Hello DeepChem Team,
I am Suraj Mahapatra, a third-year B.Tech student at SRM Institute of Science and Technology. Currently engaged in a research and development program focusing on Large Language Models (LLMs) at NIT Rourkela, I am eager to leverage my skills in the field of Deep Learning and develop successful models out of it. I am writing to express my strong interest in contributing to the development of the Protein Language Model and Improving Equivariance Support.

Previously I have been working on the Hugging Face Model, Vision Transformers, Tensor-flow, PyTorch and I am excited to share my expertise by contributing in your project. Before taking the plunge, I would value your suggestion and mentoring in the project.

Hello! I am Divyanshu Rana, A 1st year student at Graphic era University, where I am pursuing a degree in Master of Computer Applications (MCA). I am really excited about Improving Antibody Support and Layer Tutorials. I have familiarity with deep learning frameworks such as PyTorch that would be essential for implementing antibody-specific models.

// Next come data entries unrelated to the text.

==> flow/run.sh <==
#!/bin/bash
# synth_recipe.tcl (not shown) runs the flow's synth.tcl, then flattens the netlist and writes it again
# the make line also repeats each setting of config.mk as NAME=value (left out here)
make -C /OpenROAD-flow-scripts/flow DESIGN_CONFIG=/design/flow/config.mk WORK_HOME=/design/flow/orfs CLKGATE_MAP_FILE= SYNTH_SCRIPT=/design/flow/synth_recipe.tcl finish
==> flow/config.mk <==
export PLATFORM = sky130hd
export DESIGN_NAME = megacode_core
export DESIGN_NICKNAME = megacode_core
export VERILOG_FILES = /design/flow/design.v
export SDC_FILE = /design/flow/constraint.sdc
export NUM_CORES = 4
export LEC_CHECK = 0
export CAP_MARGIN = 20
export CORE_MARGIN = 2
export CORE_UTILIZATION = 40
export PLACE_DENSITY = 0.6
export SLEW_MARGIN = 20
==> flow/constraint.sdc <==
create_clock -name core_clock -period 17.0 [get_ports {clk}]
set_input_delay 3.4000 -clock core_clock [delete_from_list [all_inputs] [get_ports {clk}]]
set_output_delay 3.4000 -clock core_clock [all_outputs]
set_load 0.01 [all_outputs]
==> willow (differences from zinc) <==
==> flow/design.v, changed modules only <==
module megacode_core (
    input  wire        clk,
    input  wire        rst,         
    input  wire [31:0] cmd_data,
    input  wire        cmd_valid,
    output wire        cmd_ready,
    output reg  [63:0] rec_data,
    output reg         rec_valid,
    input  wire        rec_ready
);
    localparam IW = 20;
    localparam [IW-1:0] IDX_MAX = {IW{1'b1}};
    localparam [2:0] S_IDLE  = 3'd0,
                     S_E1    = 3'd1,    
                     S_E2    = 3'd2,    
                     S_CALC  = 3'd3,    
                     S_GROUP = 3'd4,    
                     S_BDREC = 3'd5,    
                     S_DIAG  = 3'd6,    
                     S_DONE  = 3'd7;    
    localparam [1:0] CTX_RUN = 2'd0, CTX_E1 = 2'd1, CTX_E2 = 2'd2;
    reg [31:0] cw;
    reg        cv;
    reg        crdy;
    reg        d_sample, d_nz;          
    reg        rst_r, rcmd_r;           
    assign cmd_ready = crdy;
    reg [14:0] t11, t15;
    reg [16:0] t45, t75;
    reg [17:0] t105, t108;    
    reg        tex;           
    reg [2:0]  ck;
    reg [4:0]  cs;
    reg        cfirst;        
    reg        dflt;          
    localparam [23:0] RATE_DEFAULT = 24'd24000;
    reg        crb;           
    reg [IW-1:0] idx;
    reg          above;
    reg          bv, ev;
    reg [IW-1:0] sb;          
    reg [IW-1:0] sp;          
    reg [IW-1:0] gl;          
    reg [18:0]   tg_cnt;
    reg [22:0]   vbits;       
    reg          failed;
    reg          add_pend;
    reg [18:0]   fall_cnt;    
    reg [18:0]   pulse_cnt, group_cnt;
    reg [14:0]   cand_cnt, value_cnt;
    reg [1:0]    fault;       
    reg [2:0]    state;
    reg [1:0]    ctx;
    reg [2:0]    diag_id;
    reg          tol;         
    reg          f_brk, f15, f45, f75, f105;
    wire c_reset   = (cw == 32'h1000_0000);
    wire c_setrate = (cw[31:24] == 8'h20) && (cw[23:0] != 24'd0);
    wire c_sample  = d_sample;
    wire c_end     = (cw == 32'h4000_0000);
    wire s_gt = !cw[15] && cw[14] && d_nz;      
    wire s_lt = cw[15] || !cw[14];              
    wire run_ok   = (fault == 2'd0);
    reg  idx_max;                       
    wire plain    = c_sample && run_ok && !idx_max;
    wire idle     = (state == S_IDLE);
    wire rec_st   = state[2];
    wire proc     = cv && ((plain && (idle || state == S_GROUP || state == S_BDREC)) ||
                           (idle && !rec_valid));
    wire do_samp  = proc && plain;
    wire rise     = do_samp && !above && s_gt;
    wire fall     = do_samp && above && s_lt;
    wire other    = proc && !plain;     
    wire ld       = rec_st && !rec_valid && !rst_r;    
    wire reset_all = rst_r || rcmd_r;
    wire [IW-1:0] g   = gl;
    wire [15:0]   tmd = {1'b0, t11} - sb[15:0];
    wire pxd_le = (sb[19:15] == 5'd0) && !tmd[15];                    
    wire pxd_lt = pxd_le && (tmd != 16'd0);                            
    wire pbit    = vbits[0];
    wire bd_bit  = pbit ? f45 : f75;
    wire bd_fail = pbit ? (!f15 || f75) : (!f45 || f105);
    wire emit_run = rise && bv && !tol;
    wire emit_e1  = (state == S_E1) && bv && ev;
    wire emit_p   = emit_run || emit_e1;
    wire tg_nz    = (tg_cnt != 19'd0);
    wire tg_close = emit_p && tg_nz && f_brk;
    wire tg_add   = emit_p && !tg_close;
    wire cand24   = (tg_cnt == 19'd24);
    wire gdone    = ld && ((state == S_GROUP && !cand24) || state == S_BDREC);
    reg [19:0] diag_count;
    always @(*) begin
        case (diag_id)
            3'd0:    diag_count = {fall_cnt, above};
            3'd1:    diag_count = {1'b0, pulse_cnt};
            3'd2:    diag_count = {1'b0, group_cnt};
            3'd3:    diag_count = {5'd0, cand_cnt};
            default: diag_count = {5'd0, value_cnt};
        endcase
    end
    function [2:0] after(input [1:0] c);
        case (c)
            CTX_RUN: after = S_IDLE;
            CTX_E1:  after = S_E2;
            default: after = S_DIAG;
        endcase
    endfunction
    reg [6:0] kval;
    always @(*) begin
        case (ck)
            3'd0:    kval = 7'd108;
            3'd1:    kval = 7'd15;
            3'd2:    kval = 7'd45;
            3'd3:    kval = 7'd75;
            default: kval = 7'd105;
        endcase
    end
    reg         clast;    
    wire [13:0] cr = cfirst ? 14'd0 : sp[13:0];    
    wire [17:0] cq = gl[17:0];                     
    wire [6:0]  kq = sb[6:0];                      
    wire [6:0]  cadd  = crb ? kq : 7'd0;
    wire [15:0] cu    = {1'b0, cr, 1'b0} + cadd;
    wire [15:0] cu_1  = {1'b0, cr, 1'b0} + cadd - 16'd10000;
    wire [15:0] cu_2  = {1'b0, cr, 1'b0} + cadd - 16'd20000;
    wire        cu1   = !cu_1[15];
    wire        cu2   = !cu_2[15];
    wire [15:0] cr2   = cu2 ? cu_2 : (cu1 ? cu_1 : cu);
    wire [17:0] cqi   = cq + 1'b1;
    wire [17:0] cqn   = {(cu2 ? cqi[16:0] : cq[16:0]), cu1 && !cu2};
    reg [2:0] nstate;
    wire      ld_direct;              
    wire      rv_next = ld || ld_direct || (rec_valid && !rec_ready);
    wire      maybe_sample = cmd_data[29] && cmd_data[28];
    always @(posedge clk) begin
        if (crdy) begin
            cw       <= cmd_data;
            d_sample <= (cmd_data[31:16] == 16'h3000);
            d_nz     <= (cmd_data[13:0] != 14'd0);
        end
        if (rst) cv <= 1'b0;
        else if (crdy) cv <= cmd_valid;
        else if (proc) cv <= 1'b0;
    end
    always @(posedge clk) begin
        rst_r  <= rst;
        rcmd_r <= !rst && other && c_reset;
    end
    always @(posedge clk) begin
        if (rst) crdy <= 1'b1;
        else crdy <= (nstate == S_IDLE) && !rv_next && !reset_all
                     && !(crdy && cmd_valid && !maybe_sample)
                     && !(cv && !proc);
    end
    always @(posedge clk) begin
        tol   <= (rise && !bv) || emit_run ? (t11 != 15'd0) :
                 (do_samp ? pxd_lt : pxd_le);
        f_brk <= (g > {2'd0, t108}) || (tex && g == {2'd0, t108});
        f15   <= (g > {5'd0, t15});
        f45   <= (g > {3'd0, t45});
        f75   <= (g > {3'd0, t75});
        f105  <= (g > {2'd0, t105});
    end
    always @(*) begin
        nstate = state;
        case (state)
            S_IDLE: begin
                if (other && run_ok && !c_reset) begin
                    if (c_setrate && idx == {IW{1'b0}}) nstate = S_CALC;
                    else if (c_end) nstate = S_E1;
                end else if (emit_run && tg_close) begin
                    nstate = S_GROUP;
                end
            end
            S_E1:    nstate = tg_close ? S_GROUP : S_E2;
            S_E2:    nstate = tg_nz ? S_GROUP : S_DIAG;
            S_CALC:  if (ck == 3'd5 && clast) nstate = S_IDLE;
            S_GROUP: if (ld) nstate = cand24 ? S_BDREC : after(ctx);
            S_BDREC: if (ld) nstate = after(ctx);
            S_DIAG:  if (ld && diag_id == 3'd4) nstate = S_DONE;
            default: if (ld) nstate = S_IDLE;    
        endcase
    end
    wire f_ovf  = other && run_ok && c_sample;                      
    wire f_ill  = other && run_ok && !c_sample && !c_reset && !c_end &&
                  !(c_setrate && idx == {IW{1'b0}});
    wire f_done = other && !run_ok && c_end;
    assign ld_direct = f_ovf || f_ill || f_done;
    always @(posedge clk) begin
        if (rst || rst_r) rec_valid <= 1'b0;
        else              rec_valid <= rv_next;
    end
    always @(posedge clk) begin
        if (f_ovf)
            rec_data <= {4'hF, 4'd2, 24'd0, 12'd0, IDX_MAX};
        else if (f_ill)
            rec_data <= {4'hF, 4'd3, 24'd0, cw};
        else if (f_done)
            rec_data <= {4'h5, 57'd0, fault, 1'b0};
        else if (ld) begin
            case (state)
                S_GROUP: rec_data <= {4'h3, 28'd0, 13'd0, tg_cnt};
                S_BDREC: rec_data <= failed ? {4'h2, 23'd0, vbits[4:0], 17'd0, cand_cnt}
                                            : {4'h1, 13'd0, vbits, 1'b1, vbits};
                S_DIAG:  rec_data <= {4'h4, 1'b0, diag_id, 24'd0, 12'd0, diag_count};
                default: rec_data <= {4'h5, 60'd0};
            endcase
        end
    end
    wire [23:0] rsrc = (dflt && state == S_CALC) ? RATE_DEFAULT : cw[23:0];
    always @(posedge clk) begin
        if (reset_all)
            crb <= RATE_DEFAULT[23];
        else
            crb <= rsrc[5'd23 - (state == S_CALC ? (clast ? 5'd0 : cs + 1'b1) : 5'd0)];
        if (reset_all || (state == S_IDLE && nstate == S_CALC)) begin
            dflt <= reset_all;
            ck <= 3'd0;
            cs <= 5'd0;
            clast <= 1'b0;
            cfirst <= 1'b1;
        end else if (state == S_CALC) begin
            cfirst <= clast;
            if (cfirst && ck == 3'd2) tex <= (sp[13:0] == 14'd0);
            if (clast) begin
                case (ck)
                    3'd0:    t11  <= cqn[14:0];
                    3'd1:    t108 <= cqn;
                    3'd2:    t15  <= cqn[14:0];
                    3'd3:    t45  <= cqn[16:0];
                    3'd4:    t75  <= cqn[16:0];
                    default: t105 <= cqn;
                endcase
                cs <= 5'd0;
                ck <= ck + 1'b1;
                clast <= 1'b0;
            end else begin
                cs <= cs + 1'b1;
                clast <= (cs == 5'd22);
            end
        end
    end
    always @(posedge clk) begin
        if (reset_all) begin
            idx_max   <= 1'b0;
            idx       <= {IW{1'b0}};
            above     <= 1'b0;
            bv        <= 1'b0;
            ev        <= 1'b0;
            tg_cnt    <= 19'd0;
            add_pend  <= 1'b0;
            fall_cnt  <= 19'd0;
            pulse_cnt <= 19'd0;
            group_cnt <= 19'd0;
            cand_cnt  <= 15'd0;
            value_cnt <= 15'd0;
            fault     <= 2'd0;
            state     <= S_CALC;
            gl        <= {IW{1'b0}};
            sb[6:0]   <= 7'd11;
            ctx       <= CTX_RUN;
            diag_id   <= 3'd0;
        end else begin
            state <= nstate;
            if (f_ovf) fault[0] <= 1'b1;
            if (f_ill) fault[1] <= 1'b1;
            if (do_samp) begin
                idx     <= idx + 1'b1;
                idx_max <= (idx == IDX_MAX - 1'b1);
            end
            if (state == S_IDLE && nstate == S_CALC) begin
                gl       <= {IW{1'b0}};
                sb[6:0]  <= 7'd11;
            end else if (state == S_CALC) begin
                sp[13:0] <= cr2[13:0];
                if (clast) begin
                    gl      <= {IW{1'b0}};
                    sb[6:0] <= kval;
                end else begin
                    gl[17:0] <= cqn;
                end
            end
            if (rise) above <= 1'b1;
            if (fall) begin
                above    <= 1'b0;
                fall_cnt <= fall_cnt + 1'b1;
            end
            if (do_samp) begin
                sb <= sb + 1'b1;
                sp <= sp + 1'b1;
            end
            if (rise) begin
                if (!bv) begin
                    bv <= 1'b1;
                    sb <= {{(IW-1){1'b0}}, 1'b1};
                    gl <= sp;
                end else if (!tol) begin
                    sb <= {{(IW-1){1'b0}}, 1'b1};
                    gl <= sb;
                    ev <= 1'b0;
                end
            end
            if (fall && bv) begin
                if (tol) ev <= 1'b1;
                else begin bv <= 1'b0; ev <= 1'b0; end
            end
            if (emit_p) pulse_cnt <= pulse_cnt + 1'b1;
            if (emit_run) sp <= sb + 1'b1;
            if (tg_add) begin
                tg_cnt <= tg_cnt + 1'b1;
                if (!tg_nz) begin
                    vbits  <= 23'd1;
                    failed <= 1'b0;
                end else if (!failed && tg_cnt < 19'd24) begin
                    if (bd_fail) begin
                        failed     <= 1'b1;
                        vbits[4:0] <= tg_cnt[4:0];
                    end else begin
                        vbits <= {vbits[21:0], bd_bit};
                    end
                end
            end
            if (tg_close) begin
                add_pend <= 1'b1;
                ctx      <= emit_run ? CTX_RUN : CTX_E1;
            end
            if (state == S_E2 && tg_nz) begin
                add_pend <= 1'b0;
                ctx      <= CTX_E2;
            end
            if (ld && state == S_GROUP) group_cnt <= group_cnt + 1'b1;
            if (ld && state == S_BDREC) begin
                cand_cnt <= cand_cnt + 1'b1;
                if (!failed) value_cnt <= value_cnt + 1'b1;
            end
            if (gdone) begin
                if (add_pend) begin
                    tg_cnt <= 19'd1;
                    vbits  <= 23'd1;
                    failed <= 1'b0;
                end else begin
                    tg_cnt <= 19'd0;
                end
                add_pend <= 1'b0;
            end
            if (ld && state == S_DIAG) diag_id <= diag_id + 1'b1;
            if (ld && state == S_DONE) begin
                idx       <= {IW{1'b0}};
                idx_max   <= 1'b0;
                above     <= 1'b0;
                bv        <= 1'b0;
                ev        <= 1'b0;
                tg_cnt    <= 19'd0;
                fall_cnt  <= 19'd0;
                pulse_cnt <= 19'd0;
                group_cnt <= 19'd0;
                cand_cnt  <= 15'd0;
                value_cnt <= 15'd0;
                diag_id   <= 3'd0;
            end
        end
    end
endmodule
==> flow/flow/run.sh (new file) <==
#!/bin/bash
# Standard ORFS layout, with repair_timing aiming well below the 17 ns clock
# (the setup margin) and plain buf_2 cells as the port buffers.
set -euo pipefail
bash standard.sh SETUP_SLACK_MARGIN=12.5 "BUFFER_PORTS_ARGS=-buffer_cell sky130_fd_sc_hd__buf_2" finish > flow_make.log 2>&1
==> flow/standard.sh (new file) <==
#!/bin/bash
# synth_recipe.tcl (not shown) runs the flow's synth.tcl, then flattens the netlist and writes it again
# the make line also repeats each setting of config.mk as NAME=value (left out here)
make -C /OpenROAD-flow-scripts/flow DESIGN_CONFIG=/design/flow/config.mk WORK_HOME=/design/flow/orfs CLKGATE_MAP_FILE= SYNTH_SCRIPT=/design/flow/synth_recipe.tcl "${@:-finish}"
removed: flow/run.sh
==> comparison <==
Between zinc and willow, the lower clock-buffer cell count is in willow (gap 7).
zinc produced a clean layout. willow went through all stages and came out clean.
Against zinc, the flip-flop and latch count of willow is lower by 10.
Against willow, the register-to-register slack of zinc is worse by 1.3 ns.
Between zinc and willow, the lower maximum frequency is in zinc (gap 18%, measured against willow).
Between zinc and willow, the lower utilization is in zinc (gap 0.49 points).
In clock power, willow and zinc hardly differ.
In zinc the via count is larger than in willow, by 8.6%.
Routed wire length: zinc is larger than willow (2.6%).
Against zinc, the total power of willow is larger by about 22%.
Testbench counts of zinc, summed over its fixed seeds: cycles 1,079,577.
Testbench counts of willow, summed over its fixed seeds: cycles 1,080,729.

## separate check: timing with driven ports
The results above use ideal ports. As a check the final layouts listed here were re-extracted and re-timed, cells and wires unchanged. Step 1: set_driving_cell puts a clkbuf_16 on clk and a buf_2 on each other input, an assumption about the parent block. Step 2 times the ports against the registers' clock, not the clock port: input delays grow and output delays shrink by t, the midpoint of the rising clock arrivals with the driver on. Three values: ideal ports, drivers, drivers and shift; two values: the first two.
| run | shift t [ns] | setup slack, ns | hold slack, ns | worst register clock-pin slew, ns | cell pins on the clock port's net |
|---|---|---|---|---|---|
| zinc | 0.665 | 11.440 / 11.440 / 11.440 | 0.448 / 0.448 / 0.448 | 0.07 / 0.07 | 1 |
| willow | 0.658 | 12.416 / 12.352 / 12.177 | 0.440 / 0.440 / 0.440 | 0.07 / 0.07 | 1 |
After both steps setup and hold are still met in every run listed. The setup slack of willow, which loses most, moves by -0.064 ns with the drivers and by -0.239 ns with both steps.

Thank you for your attention, consideration, and ongoing support. Together, let us continue to strive for excellence and make a positive difference in the lives of individuals

With warm regards,
Divyanshu Rana

Hello Bharath,

I am Sasidharan, a final-year B.E. student studying Computer Science. I am intrigued by Layers Tutorials, Improving Antibody Support, and Improving New Drug Modality Support, and I’m enthusiastic about contributing my expertise to @DeepChem. Before delving deeper, I would greatly appreciate your guidance on how to get started.

Thank you!

To repeat folks, please don’t introduce yourselves on this channel. It’s not the right place. Please use the introductions channel: The Introductions Thread!